- Opening Delimiter -

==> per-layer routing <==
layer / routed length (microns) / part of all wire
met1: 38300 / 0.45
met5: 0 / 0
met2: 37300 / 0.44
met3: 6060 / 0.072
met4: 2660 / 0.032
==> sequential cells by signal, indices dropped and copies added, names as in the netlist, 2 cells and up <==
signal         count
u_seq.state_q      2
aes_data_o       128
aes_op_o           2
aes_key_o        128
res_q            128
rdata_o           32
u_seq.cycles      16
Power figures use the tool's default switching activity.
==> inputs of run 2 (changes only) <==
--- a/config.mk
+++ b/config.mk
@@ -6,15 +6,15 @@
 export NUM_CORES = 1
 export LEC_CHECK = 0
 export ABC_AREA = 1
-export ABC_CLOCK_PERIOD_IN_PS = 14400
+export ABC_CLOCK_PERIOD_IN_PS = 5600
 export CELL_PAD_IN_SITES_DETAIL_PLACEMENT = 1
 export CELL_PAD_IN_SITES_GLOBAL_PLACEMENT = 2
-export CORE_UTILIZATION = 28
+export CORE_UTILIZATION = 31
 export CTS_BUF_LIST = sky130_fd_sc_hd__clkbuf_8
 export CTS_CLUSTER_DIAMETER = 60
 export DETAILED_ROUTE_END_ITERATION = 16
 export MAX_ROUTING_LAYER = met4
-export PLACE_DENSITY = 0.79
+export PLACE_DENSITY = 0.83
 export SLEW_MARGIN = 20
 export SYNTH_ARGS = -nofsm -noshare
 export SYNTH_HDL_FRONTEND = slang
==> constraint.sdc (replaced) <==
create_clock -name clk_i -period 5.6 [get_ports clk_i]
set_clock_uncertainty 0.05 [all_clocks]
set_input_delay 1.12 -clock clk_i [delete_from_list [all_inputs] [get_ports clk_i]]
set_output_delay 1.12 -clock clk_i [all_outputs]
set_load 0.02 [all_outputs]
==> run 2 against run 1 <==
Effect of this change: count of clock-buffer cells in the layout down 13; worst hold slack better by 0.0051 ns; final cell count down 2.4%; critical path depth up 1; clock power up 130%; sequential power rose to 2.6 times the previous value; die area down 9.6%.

- Closing Delimiter -

▶ Task item
Given the records above, reproduce precisely and only the lines between the line holding "met3: 6060 / 0.072" and the line holding "ABC_CLOCK_PERIOD_IN_PS = 5600", inclusive.

▶ Exercise response
met3: 6060 / 0.072
met4: 2660 / 0.032
==> sequential cells by signal, indices dropped and copies added, names as in the netlist, 2 cells and up <==
signal         count
u_seq.state_q      2
aes_data_o       128
aes_op_o           2
aes_key_o        128
res_q            128
rdata_o           32
u_seq.cycles      16
Power figures use the tool's default switching activity.
==> inputs of run 2 (changes only) <==
--- a/config.mk
+++ b/config.mk
@@ -6,15 +6,15 @@
 export NUM_CORES = 1
 export LEC_CHECK = 0
 export ABC_AREA = 1
-export ABC_CLOCK_PERIOD_IN_PS = 14400
+export ABC_CLOCK_PERIOD_IN_PS = 5600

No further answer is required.